In January, General Motors created a new electric vehicle brand . It's called BrightDrop, and like GM's legacy brands that are electrifying, it, too, will use the company's forthcoming Ultium batteries and Ultium Drive electric motors. Unlike the rest of GM's brands, this one is aimed squarely at the fleet market. At the time, GM CEO Mary Barra revealed that Fedex would be BrightDrop's first customer. On Tuesday, BrightDrop announced that Verizon will also start using the electric vans.

In fact, Verizon will use a second BrightDrop vehicle, called the EV410. This uses the same battery pack and motor as the EV600 that we saw in FedEx colors at the start of the year. It will also offer the same 250-mile (402 km) range and come with the same package of safety systems. The biggest difference is the size and the amount of cargo each can carry; the EV410 is shorter overall than the EV600 and can carry 410 cubic feet (11,610 L) versus the bigger van's 600 cubic feet (16,990 L).
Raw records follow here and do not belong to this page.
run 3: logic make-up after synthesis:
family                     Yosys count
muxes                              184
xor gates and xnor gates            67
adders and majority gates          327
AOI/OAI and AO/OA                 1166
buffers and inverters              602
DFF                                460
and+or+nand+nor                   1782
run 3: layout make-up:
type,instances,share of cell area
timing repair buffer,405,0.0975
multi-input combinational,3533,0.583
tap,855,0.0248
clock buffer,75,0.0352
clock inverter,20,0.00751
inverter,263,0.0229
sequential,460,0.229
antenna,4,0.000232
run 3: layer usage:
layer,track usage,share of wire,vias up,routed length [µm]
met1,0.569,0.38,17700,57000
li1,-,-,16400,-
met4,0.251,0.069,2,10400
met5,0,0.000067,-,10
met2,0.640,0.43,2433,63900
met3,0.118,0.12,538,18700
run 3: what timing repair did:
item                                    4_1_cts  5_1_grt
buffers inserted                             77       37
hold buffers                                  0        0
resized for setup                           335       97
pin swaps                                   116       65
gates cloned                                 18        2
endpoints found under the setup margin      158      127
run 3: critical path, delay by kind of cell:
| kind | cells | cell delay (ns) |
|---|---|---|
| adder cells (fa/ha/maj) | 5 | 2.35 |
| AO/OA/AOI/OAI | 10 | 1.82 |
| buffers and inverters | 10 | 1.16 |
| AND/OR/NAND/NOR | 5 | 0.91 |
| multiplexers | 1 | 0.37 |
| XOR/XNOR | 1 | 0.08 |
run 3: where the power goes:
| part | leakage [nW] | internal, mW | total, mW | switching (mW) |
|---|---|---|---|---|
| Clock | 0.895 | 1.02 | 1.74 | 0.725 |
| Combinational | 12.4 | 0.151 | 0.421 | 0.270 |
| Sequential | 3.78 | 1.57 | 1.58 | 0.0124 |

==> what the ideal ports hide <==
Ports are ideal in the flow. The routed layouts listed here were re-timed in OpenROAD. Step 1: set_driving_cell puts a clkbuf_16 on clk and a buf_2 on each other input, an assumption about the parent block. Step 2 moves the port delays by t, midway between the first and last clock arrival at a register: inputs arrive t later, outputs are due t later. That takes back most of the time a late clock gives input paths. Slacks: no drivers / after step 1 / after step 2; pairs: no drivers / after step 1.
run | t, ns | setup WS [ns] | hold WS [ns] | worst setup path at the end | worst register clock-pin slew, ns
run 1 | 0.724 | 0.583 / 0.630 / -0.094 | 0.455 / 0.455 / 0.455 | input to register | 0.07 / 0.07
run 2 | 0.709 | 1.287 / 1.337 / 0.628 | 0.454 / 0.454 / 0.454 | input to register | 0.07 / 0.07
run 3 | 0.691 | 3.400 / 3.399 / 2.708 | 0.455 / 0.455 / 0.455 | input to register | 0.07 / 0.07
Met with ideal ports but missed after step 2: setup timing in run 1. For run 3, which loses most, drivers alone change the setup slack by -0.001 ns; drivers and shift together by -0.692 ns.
Source: an optimization exercise on an open RTL-to-GDS flow (aim: small area). Production flows keep margins and buffers that such runs may drop.
Where RTL was checked, it was by simulation tests only, not by an equivalence proof against the original.
The flow treats the clock pin as an ideal source, which a real chip does not have.
Power is estimated from default activity; no workload was simulated.

## piacom_rch
module piacom_rch (
    input  wire        clk,
    input  wire        rst_n,
    input  wire        op_valid,
    input  wire [31:0] op_word,
    output wire        op_ready,
    output wire [2:0]  fault,
    output reg         started,
    input  wire        sw_n,
    output wire        sw_pullup,
    output reg         rst_out,
    output reg         rst_oe,
    output reg         tclk,
    output reg         tclk_oe,
    output reg         stb,
    output reg         stb_oe,
    input  wire        rdy,
    output reg         rtr,
    output reg         rtr_oe,
    input  wire        da,
    output reg         exp_init,
    output reg         exp_req,
    output reg         exp_we,
    output reg         exp_dev,
    output reg  [1:0]  exp_reg,
    output reg  [7:0]  exp_wdata,
    input  wire        exp_ack,
    input  wire [7:0]  exp_rdata,
    output reg         ser_init,
    input  wire        rx_avail,
    input  wire [7:0]  rx_data,
    output reg         rx_pop,
    output reg         tx_valid,
    output reg  [7:0]  tx_data,
    input  wire        tx_ready,
    output reg         have,
    output reg  [7:0]  rxb
);
    localparam [2:0]  F_ILLEGAL    = 3'd1;
    localparam [2:0]  F_RESERVED   = 3'd2;
    localparam [2:0]  F_NOTSTARTED = 3'd3;
    localparam [2:0]  F_RESTARTED  = 3'd4;
    localparam [2:0]  F_CLKRECONF  = 3'd5;
    localparam [4:0]
        M_IDLE      = 5'd0,
        M_SA        = 5'd1,    
        M_SB        = 5'd2,    
        M_CLKINIT   = 5'd3,
        M_SVC_AVAIL = 5'd4,
        M_SVC_POP   = 5'd5,
        M_KEY_STB0  = 5'd6,
        M_KEY_MAP   = 5'd7,
        M_KEY_WR    = 5'd8,
        M_KEY_1     = 5'd9,    
        M_KEY_2     = 5'd10,   
        M_VID_RTR   = 5'd11,
        M_VID_W     = 5'd12,   
        M_VID_RD    = 5'd14,
  ...
Size: roughly 78 flip-flops, about 0.0046 sq mm of cells after synthesis.
==> flow/config.mk <==
export PLATFORM = sky130hd
export DESIGN_NAME = piacom_rch
export DESIGN_NICKNAME = piacom_rch
export VERILOG_FILES = /design/flow/design.v
export SDC_FILE = /design/flow/constraint.sdc
export NUM_CORES = 4
export LEC_CHECK = 0
export CAP_MARGIN = 20
export CORE_MARGIN = 2
export CORE_UTILIZATION = 40
export CTS_BUF_LIST = sky130_fd_sc_hd__clkbuf_8
export SLEW_MARGIN = 20
==> flow/constraint.sdc <==
create_clock -name core_clock -period 10.0 [get_ports {clk}]
set_input_delay 2.0000 -clock core_clock [delete_from_list [all_inputs] [get_ports {clk}]]
set_output_delay 2.0000 -clock core_clock [all_outputs]
set_load 0.01 [all_outputs]
run.sh (not shown) runs the stock make flow with config.mk's settings and CLKGATE_MAP_FILE= SYNTH_SCRIPT=/design/flow/synth_recipe.tcl, a recipe that flattens the netlist after the stock synthesis.
Then changed:
--- a/flow/design.v
+++ b/flow/design.v
@@ -47,38 +47,39 @@
         M_SB        = 5'd2,    
         M_CLKINIT   = 5'd3,
         M_SVC_AVAIL = 5'd4,
         M_SVC_POP   = 5'd5,
         M_KEY_STB0  = 5'd6,
         M_KEY_MAP   = 5'd7,
         M_KEY_WR    = 5'd8,
         M_KEY_1     = 5'd9,    
         M_KEY_2     = 5'd10,   
         M_VID_RTR   = 5'd11,
-        M_VID_W     = 5'd12,   
+        M_VID_SETL  = 5'd12,
+        M_VID_DA    = 5'd13,
         M_VID_RD    = 5'd14,
         M_VID_RTR0  = 5'd15,
         M_EMIT      = 5'd16,
         M_EMIT_LF   = 5'd17,
         M_EMIT_B    = 5'd18,
         M_OPDONE    = 5'd19;
     localparam [1:0]
         I_IDLE   = 2'd0,
         I_SAMPLE = 2'd1,
         I_HOLD   = 2'd2,
         I_EXIT   = 2'd3;
     localparam [9:0] HOLD_SEED = 10'h3FF;
     localparam [9:0] HOLD_LAST = 10'h14D;
     localparam [9:0] HOLD_NEXT = 10'h29B;
-    localparam [4:0] T_SEED = 5'h1F;
-    localparam [4:0] T_POLL = 5'h12;
-    localparam [4:0] T_VID  = 5'h11;
+    localparam [4:0] POLL_SEED = 5'h1F;
+    localparam [4:0] SETL_SEED = 5'h02;
+    localparam [4:0] POLL_LAST = 5'h12;
     function [7:0] map_key;
         input [7:0] v;
         input [1:0] c;
         reg hz, h2, is203, in577, in97, ge96;
         begin
             hz    = c[0];
             h2    = c[1] & ~c[0];
             is203 = hz && (v == 8'd203);
             in577 = h2 && (v[7:6] == 2'b01) && (v[5:0] >= 6'd1) && (v[5:0] <= 6'd26);
             in97  = hz && !v[7] && (v[6:0] >= 7'd97) && (v[6:0] <= 7'd122);
@@ -86,20 +87,21 @@
             map_key[7] = ge96 && !is203 && !in577 && !in97;
             map_key[6] = v[6] && !(in577 || is203);
             map_key[5] = v[5] && !in97;
             map_key[4] = v[4] || is203;
             map_key[3:0] = v[3:0];
         end
     endfunction
     reg [4:0]  mstate;
     reg [1:0]  c;           
     reg [7:0]  b;           
+    reg [4:0]  cnt;
     reg        clk_run;
     reg [2:0]  tj;          
     reg        irq_en;
     reg        irq_pend;
     reg [1:0]  istate;
     reg [9:0]  hold;
     reg        sw_meta, sw_sync, sw_prev;
     assign sw_pullup = tclk_oe;
     wire       cont  = c[1] & c[0];
     wire [7:0] key_m = map_key(b, c);
@@ -169,23 +171,31 @@
             istate <= I_IDLE;
         end else begin
             case (istate)
                 I_IDLE:   if (isr_take) istate <= I_SAMPLE;
                 I_SAMPLE: istate <= sw_sync ? I_EXIT : I_HOLD;
                 I_HOLD:   if (hold_done) istate <= I_EXIT;
                 default:  istate <= I_IDLE;
             endcase
         end
     end
-    wire [4:0] t_step   = {b[3:0], b[4] ^ b[2]};
-    wire       t_poll   = (b[4:0] == T_POLL);
-    wire       t_vid    = (b[4:0] == T_VID);
+    always @(posedge clk) begin
+        if (main_run) begin
+            if ((mstate == M_KEY_1 && !stb) || (mstate == M_KEY_2 && stb))
+                cnt <= POLL_SEED;
+            else if (mstate == M_VID_RTR)
+                cnt <= SETL_SEED;
+            else
+                cnt <= {cnt[3:0], cnt[4] ^ cnt[2]};
+        end
+    end
+    wire cnt_last = (cnt == POLL_LAST);
     wire [7:0] tx_nb;
     assign tx_nb[7] = 1'b0;
     assign tx_nb[6] = ~tx_data[2] & ~(tx_data[0] & ~tx_data[3]);
     assign tx_nb[5] = tx_data[6] & tx_data[0] & ~tx_data[3];
     assign tx_nb[4] = ~(tx_data[4] | tx_data[3] | tx_data[2]);
     assign tx_nb[3] = (tx_data[6] | tx_data[2]) & ~(tx_data[6] & tx_data[3]);
     assign tx_nb[2] = (tx_data[6] & tx_data[0] & ~tx_data[3]) | tx_data[5];
     assign tx_nb[1] = tx_data[0] & ~(tx_data[3] & tx_data[6]);
     assign tx_nb[0] = tx_data[4] | (tx_data[3] & tx_data[6]);
     wire tx_banner_last = tx_data[1] & ~tx_data[2];
@@ -336,48 +346,43 @@
                             exp_we    <= 1'b1;
                             exp_dev   <= 1'b0;
                             exp_reg   <= 2'd2;
                             exp_wdata <= {1'b1, key_m[6:0]};
                         end else if (exp_ack) begin
                             exp_req <= 1'b0;
                             mstate  <= M_KEY_1;
                         end
                     end
                     M_KEY_1: begin
-                        if (!stb) begin
-                            stb    <= 1'b1;
-                            b[4:0] <= T_SEED;
-                        end else if (rdy || t_poll)
+                        if (!stb)
+                            stb <= 1'b1;
+                        else if (rdy || cnt_last)
                             mstate <= M_KEY_2;
-                        else
-                            b[4:0] <= t_step;
                     end
                     M_KEY_2: begin
-                        if (stb) begin
-                            stb    <= 1'b0;
-                            b[4:0] <= T_SEED;
-                        end else if (!rdy || t_poll)
+                        if (stb)
+                            stb <= 1'b0;
+                        else if (!rdy || cnt_last)
                             mstate <= cont ? M_VID_RTR : M_OPDONE;
-                        else
-                            b[4:0] <= t_step;
                     end
                     M_VID_RTR: begin
                         rtr    <= 1'b1;
-                        b[4:0] <= T_SEED;
-                        mstate <= M_VID_W;
+                        mstate <= M_VID_SETL;
+                    end
+                    M_VID_SETL: begin
+                        if (cnt_last)
+                            mstate <= M_VID_DA;
                     end
-                    M_VID_W: begin
-                        if (!t_vid)
-                            b[4:0] <= t_step;
-                        else if (da)
+                    M_VID_DA: begin
+                        if (da) begin
                             mstate <= M_VID_RD;
-                        else begin
+                        end else begin
                             have   <= 1'b0;
                             mstate <= M_OPDONE;
                         end
                     end
                     M_VID_RD: begin
                         if (!exp_req) begin
                             exp_req <= 1'b1;
                             exp_we  <= 1'b0;
                             exp_dev <= 1'b1;
                             exp_reg <= 2'd2;
=>
- total power decreases by 3.7%
- via count decreases by 8.9%
- final area shrinks by 1.2%
- synthesized cell count went down by 6.9%
- fmax is lower by 1.5%
- count of clock-buffer cells in the layout is unchanged
- core utilization shrinks by 1.3 points
- wire length falls by 14%
Function not checked in the second run of this note: the RTL went through the layout flow alone.

* * *

Another version of the RTL of piacom_rch (not shown whole).
Size in the first run: about 110 I/O pins, about 0.0037 mm2 of cells after synthesis.
## piacom_rch
module piacom_rch (
    input  wire        clk,
    input  wire        rst_n,
    input  wire        op_valid,
    input  wire [31:0] op_word,
    output wire        op_ready,
    output wire [2:0]  fault,
    output reg         started,
    input  wire        sw_n,
    output wire        sw_pullup,
    output reg         rst_out,
    output reg         rst_oe,
    output reg         tclk,
    output reg         tclk_oe,
    output reg         stb,
    output reg         stb_oe,
    input  wire        rdy,
    output reg         rtr,
    output reg         rtr_oe,
    input  wire        da,
    output reg         exp_init,
    output reg         exp_req,
    output reg         exp_we,
    output reg         exp_dev,
    output reg  [1:0]  exp_reg,
    output reg  [7:0]  exp_wdata,
    input  wire        exp_ack,
    input  wire [7:0]  exp_rdata,
    output reg         ser_init,
    input  wire        rx_avail,
    input  wire [7:0]  rx_data,
    output reg         rx_pop,
  ...
export LEC_CHECK = 0
export CAP_MARGIN = 20
export CORE_MARGIN = 2
export CORE_UTILIZATION = 70
export GPL_TIMING_DRIVEN = 0
export PLACE_DENSITY = 0.8
export SLEW_MARGIN = 20
create_clock -name core_clock -period 10.0 [get_ports {clk}]
standard.sh (not shown) runs the stock make flow with config.mk's settings and CLKGATE_MAP_FILE= SYNTH_SCRIPT=/design/flow/synth_recipe.tcl, a recipe that flattens the netlist after the stock synthesis.
==> flow/flow/run.sh <==
#!/bin/bash
# Layout flow: the standard synthesis, then its logic (not its
# flip-flops) re-mapped for area with Yosys/ABC, then the standard ORFS
# layout with the smallest buffer on each port and a clock tree of small
# buffers.  Each tool's output goes to a log file in the work folder.
set -euo pipefail
WORK=$(pwd)
R=$WORK/orfs/results/$FLOW_PLATFORM/piacom_rch/base
LIB=$FLOW_HOME/platforms/$FLOW_PLATFORM/lib/sky130_fd_sc_hd__tt_025C_1v80.lib
YOSYS=$(command -v yosys || echo "$FLOW_HOME/../tools/install/yosys/bin/yosys")

export BUFFER_PORTS_ARGS="-buffer_cell sky130_fd_sc_hd__buf_1"
export CTS_ARGS="-sink_clustering_enable -repair_clock_nets -buf_list sky130_fd_sc_hd__clkbuf_4 -dont_use_dummy_load"
export POST_CTS_TCL="$WORK/flow/post_cts.tcl"

# 1. standard synthesis
bash standard.sh synth > "$WORK/synth.log" 2>&1

# 2. re-map the logic, keeping flip-flops and tie cells as they are; each
#    candidate must be proven equal to the standard netlist, the smallest
#    one is kept (the standard netlist if none is)
STD=$R/1_2_yosys_std.v
cp "$R/1_2_yosys.v" "$STD"
DONT_USE=$(grep -o 'cell ("sky130_fd_sc_hd__[a-z0-9_]*")' "$LIB" | grep -E 'lpflow|probe' | sed 's/cell ("//; s/")//' | tr '\n' ' ')
KEEP=$(grep -o 'sky130_fd_sc_hd__[a-z0-9_]*' "$STD" | sort -u | grep -E '__(e?df|sdf|dl|conb)' | tr '\n' ' ')
best=""; best_area=""
for s in area area2 area3 area4 area5 area6; do
  cand=$R/1_2_yosys_$s.v
  if LIB="$LIB" DONT_USE="$DONT_USE" NETLIST="$STD" TOP="$FLOW_TOP" KEEP_CELLS="$KEEP" \
       ABC_SCRIPT="$WORK/flow/$s.abc" OUT="$cand" \
       "$YOSYS" -c "$WORK/flow/remap.tcl" > "$WORK/remap_$s.log" 2>&1 &&
     python3 "$WORK/flow/qnames.py" "$STD" "$cand" > "$WORK/qnames_$s.log" 2>&1 &&
     LIB="$LIB" GOLD="$STD" GATE="$cand" TOP="$FLOW_TOP" \
       "$YOSYS" -c "$WORK/flow/check.tcl" > "$WORK/check_$s.log" 2>&1; then
    a=$(grep 'Chip area for module' "$WORK/remap_$s.log" | tail -1 | awk '{print $NF}')
    echo "$s: proven equal, area $a" >> "$WORK/remap_choice.log"
    if [[ -z "$best" ]] || awk -v a="$a" -v b="$best_area" 'BEGIN{exit !(a<b)}'; then
      best=$cand; best_area=$a
    fi
  else
    echo "$s: refused" >> "$WORK/remap_choice.log"
  fi
done
if [[ -n "$best" ]]; then
  cp "$best" "$R/1_2_yosys.v"
  echo "using $best ($best_area)" >> "$WORK/remap_choice.log"
  rm -f "$R/1_synth.odb" "$R/1_synth.sdc"
else
  echo "using the standard netlist" >> "$WORK/remap_choice.log"
fi

# 3. layout from the chosen netlist
bash standard.sh > "$WORK/layout.log" 2>&1
Other scripts of this flow, unchanged in this note and not shown: flow/flow/area.abc, flow/flow/area2.abc, flow/flow/area3.abc, flow/flow/area4.abc, flow/flow/area5.abc, flow/flow/area6.abc, flow/flow/check.tcl, flow/flow/post_cts.tcl, flow/flow/qnames.py, flow/flow/remap.tcl
Change:
--- a/flow/design.v
+++ b/flow/design.v
@@ -38,42 +38,42 @@
 );
     localparam [2:0]  F_ILLEGAL    = 3'd1;
     localparam [2:0]  F_RESERVED   = 3'd2;
     localparam [2:0]  F_NOTSTARTED = 3'd3;
     localparam [2:0]  F_RESTARTED  = 3'd4;
     localparam [2:0]  F_CLKRECONF  = 3'd5;
     localparam [4:0]
         M_IDLE      = 5'd0,
-        M_SA        = 5'd17,    
+        M_SA        = 5'd20,    
         M_SB        = 5'd4,    
         M_CLKINIT   = 5'd18,
         M_SVC_AVAIL = 5'd22,
         M_SVC_POP   = 5'd5,
         M_KEY_STB0  = 5'd6,
-        M_KEY_MAP   = 5'd12,
+        M_KEY_MAP   = 5'd7,
         M_KEY_WR    = 5'd8,
         M_KEY_1     = 5'd14,    
         M_KEY_2     = 5'd10,   
-        M_VID_RTR   = 5'd11,
-        M_VID_W     = 5'd1,   
+        M_VID_RTR   = 5'd1,
+        M_VID_W     = 5'd11,   
         M_VID_RD    = 5'd9,
         M_VID_RTR0  = 5'd15,
-        M_EMIT      = 5'd7,
+        M_EMIT      = 5'd2,
         M_EMIT_LF   = 5'd3,
-        M_EMIT_B    = 5'd2,
+        M_EMIT_B    = 5'd12,
         M_OPDONE    = 5'd13;
     localparam [1:0]
         I_IDLE   = 2'd0,
         I_SAMPLE = 2'd1,
         I_HOLD   = 2'd2,
         I_EXIT   = 2'd3;
-    localparam [9:0] HOLD_SEED = 10'h3FF;
-    localparam [9:0] HOLD_LAST = 10'h14D;
-    localparam [9:0] HOLD_NEXT = 10'h29B;
+    localparam [9:0] HOLD_SEED  = 10'h3FF;
+    localparam [9:0] PULSE_SEED = 10'h1FF;    
+    localparam [9:0] HOLD_LAST  = 10'h14D;
     localparam [4:0] T_SEED = 5'h1F;
     localparam [4:0] T_POLL = 5'h12;
     localparam [4:0] T_VID  = 5'h11;
     function [7:0] map_key;
         input [7:0] v;
         reg is203, in97, ge96;
         begin
             is203 = (v == 8'd203);
@@ -155,21 +155,22 @@
             tj   <= 3'b000;
             tclk <= 1'b0;
         end else begin
             tj   <= {tj[1:0], ~tj[2]};
             tclk <= tclk ^ (tj[2] & ~tj[1]);
         end
     end
     wire pulse_on   = main_run && (mstate == M_SB) && !rst_oe;
-    wire hold_start = pulse_on || ((istate == I_SAMPLE) && !sw_sync);
+    wire hold_isr   = (istate == I_SAMPLE) && !sw_sync;
     wire hold_done  = (hold == HOLD_LAST);
-    wire hold_after = (hold == HOLD_NEXT);
     always @(posedge clk) begin
-        if (hold_start)
+        if (pulse_on)
+            hold <= PULSE_SEED;
+        else if (hold_isr)
             hold <= HOLD_SEED;
         else
             hold <= {hold[8:0], hold[9] ^ hold[6]};
     end
     always @(posedge clk) begin
         if (!rst_n) begin
             istate <= I_IDLE;
         end else begin
@@ -293,17 +294,17 @@
                     end
                     M_SB: begin
                         if (!rst_oe) begin
                             rst_oe  <= 1'b1;
                             rst_out <= 1'b1;
                         end else if (!irq_en) begin
                             if (!rst_out)
                                 irq_en <= 1'b1;
-                            else if (hold_after)
+                            else if (hold_done)
                                 rst_out <= 1'b0;
                         end else if (exp_req) begin
                         end else if (!exp_we) begin
                             exp_req   <= 1'b1;
                             exp_we    <= 1'b1;
                             exp_dev   <= 1'b1;
                             exp_reg   <= 2'd0;
                             exp_wdata <= 8'hFF;
=> The new run completed without violations; routed wire length went down by about 5.5%; first-iteration DRC count came out lower by 17%; die area came out lower by 1.5%; power decreases by 4.6%; via count drops by about 5%; global-route usage fell by 2.3 points; sequential cell count does not change; hold slack gets better by 0.0084 ns; fmax rose by about 36%; synthesized cell count came out lower by 2.3%; clock power rises by about 6%; final cell count fell by 1.7%; design area decreases by about 1%; sequential power drops by 5.7%.

[static timing again, ports no longer ideal]
Ports are ideal in the flow. The routed layouts listed here were re-timed in OpenROAD. Step 1: set_driving_cell puts a clkbuf_16 on clk and a buf_2 on each other input, an assumption about the parent block. Step 2 also shifts input and output timing later by t, the mid clock arrival at the registers, as if the neighbouring blocks saw the same clock. Three values: no drivers, after step 1, after step 2; two values: the first two.
| run | shift t [ns] | setup WS [ns] | worst data-port slew with drivers (ns) | pins driven straight from the clock port |
|---|---|---|---|---|
| the first run of note 1 | 0.402 | 5.430 / 5.395 / 5.486 | 0.04 | 1 |
| the second run of note 1 | 0.394 | 5.360 / 5.330 / 5.724 | 0.04 | 1 |
| the first run of note 2 | 0.373 | 4.677 / 4.645 / 4.645 | 0.04 | 1 |
| the second run of note 2 | 0.368 | 6.080 / 6.050 / 5.800 | 0.05 | 1 |
After both steps every run listed still meets setup and hold. For the second run of note 2, which loses most, drivers alone change the setup slack by -0.030 ns; drivers and shift together by -0.280 ns.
Meanwhile, BrightDrop is completing the first production EV600s, which are destined to start work for Fedex this holiday season. BrightDrop has contracted out the initial low-volume manufacturing to an unnamed supplier in Michigan while it refits GM's CAMI Assembly Plant in Ingersoll, Canada. EV600 production at CAMI is scheduled for late 2022, but Verizon has a longer wait on its hands—EV410 production won't begin until the following year.